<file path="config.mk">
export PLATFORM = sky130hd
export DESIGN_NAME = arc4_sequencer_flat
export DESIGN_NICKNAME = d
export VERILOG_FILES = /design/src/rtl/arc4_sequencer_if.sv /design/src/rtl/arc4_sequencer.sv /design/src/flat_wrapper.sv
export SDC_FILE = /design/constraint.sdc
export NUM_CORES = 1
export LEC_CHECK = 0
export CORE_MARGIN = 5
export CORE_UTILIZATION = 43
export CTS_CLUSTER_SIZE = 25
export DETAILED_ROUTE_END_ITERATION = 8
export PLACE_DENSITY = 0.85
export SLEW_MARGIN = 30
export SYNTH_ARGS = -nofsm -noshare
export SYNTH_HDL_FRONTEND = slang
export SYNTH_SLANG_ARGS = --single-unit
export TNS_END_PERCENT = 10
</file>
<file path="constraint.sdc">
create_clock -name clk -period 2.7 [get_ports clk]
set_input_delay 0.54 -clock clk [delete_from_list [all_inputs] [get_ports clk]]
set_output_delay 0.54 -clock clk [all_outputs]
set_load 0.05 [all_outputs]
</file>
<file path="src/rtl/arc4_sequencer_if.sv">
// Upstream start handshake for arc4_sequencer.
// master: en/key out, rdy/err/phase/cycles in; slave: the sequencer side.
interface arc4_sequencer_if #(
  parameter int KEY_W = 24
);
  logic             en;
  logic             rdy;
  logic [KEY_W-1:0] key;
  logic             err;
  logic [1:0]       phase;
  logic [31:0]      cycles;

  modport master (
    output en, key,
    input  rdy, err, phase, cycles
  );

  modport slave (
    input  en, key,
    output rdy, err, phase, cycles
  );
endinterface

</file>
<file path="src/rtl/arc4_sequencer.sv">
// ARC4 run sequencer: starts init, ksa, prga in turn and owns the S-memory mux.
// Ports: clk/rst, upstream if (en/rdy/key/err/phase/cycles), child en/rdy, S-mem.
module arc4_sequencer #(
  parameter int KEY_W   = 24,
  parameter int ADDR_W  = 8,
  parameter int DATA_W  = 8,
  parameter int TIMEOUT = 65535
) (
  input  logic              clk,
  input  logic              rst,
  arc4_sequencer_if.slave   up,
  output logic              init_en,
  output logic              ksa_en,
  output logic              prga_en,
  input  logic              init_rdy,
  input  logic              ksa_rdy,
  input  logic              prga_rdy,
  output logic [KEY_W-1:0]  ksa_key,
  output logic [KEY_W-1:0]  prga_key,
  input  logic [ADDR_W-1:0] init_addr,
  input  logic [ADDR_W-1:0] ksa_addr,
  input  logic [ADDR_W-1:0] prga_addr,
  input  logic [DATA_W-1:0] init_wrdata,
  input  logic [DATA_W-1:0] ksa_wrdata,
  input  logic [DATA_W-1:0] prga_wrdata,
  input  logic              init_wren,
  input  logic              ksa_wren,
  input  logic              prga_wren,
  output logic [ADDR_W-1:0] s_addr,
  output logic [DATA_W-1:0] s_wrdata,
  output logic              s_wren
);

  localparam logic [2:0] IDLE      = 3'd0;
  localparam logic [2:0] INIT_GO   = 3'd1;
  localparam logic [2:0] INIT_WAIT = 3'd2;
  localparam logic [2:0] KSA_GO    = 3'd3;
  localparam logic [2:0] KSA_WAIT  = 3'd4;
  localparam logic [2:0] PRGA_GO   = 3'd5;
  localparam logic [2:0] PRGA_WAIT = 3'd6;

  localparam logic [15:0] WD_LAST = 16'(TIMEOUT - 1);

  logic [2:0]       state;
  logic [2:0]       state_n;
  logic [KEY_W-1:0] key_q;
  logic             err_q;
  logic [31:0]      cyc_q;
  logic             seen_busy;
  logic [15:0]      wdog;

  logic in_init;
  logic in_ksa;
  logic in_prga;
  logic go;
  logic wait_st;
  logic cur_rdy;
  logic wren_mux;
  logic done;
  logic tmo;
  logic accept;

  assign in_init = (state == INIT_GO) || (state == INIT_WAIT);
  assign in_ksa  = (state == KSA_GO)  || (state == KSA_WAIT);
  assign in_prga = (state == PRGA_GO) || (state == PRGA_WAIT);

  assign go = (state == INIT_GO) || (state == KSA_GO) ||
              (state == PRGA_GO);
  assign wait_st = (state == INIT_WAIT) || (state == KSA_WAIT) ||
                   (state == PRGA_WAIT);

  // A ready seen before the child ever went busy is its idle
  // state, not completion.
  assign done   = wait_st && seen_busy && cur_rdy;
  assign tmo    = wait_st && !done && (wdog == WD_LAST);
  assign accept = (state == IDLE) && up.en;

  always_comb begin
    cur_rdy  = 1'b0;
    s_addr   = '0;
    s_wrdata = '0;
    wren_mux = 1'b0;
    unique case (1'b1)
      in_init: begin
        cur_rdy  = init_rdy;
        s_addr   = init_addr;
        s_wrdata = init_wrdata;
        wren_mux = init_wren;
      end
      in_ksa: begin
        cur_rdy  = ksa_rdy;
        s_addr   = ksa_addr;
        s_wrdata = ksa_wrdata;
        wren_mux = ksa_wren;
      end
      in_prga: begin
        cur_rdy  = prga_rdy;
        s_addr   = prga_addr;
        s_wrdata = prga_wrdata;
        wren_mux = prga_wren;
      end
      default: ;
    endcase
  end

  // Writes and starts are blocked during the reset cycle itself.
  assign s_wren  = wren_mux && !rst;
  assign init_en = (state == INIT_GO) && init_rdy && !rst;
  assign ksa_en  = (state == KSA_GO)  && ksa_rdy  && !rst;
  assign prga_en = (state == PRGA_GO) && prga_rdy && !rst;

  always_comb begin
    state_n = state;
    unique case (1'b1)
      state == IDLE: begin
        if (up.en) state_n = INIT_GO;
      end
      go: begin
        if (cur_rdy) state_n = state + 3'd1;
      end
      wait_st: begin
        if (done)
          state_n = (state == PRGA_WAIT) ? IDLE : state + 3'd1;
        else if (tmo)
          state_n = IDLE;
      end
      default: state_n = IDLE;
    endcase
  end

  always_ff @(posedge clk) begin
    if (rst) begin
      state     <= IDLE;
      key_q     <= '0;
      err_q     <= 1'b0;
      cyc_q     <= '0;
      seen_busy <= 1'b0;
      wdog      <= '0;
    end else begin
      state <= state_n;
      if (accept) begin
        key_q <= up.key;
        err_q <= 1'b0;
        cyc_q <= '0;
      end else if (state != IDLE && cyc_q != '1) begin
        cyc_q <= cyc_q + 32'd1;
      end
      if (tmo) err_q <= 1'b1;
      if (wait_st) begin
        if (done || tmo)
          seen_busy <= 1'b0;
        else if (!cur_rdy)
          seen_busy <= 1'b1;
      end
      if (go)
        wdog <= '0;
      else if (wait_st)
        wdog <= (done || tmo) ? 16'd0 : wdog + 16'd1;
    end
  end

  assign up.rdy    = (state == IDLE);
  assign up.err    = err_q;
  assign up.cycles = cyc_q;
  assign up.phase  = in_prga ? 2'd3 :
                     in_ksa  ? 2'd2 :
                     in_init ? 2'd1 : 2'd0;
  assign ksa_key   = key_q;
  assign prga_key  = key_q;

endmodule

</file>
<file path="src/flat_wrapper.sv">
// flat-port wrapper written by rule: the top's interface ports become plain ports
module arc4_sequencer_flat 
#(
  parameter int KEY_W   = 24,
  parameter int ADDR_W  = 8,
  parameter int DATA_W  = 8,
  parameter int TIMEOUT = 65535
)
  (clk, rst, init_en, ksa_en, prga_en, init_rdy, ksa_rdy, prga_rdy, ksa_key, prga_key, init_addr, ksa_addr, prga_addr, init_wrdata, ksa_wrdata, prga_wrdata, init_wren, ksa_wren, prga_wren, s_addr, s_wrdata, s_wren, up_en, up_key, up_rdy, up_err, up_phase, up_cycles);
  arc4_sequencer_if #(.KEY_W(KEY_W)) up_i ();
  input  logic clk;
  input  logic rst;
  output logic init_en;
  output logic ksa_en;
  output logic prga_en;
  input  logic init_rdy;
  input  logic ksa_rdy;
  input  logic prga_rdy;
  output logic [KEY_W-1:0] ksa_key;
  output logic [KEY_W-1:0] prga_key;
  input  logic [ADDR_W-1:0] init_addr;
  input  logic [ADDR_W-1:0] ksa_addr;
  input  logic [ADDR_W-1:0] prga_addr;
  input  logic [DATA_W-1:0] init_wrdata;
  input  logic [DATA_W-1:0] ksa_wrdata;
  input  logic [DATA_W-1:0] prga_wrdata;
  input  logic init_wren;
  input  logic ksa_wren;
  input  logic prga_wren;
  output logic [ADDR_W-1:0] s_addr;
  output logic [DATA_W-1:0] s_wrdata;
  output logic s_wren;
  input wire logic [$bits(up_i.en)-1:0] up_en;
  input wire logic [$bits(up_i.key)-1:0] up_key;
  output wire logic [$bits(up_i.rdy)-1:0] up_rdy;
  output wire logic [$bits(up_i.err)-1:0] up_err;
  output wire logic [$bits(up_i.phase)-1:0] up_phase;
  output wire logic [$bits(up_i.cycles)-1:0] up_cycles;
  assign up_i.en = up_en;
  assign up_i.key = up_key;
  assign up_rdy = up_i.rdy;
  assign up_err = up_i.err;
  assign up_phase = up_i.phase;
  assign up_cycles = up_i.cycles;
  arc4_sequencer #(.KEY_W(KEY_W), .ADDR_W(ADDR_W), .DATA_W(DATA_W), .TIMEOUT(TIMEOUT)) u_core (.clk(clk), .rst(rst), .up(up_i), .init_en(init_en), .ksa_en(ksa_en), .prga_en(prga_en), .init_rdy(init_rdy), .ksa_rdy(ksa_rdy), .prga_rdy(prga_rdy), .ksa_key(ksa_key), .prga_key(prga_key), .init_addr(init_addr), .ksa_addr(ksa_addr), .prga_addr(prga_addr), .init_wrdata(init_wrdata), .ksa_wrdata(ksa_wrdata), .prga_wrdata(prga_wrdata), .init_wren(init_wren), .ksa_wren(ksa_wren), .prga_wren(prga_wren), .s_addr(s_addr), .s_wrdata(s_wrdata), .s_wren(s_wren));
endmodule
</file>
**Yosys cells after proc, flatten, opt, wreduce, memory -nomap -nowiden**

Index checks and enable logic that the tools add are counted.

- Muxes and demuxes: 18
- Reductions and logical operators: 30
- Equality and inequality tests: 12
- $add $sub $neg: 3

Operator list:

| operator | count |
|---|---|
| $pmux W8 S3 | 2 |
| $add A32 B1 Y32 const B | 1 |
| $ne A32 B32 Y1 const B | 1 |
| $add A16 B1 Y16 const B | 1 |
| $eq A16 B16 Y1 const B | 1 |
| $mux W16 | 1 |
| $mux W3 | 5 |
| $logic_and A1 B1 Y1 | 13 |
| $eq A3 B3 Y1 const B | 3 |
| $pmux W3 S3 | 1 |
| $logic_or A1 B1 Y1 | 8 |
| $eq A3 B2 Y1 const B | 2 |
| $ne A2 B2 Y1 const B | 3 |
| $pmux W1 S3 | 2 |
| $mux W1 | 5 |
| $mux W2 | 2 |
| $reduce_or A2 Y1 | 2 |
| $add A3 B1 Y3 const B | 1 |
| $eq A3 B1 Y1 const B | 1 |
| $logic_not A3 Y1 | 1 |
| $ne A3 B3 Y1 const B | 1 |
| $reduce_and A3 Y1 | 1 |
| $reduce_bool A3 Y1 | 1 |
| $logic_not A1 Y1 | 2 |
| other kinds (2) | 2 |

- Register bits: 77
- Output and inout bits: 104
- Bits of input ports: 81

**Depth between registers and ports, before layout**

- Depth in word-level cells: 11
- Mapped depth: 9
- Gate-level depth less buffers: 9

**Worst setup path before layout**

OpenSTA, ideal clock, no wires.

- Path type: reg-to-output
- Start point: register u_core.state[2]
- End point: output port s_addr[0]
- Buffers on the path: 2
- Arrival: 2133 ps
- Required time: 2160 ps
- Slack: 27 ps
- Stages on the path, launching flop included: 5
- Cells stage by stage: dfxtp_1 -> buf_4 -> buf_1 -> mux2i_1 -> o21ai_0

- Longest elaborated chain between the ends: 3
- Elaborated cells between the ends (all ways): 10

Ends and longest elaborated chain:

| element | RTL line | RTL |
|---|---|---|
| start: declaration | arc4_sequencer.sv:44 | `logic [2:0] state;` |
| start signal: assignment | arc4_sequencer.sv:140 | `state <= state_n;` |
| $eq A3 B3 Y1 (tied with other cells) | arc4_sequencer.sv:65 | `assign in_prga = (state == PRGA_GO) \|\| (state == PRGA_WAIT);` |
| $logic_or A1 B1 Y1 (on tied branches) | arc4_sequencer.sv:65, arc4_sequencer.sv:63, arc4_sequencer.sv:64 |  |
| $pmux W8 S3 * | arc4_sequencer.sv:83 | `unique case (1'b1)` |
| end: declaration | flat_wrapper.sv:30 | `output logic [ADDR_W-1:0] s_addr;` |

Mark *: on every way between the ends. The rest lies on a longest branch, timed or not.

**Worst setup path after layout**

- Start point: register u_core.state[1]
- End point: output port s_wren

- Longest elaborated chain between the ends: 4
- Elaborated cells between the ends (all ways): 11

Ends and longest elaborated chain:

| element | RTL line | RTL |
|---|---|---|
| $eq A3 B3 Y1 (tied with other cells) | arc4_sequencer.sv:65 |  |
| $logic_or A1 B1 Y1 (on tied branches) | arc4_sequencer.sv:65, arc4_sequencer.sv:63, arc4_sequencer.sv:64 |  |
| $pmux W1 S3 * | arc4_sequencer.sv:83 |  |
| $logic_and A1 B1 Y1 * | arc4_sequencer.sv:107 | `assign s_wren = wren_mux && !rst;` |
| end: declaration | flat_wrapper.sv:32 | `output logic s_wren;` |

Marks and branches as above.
━━━━━━━━━━━━━━━━━━━━━━━━━━━━━━
- WHAT THIS TASK INVOLVES
What are the lines, exactly as written above, from the line with "Y32 const B | 1 |" to the line with "Y3 const B | 1 |", both included? Output only those.

- OUTPUT OF THE EXERCISE
| $add A32 B1 Y32 const B | 1 |
| $ne A32 B32 Y1 const B | 1 |
| $add A16 B1 Y16 const B | 1 |
| $eq A16 B16 Y1 const B | 1 |
| $mux W16 | 1 |
| $mux W3 | 5 |
| $logic_and A1 B1 Y1 | 13 |
| $eq A3 B3 Y1 const B | 3 |
| $pmux W3 S3 | 1 |
| $logic_or A1 B1 Y1 | 8 |
| $eq A3 B2 Y1 const B | 2 |
| $ne A2 B2 Y1 const B | 3 |
| $pmux W1 S3 | 2 |
| $mux W1 | 5 |
| $mux W2 | 2 |
| $reduce_or A2 Y1 | 2 |
| $add A3 B1 Y3 const B | 1 |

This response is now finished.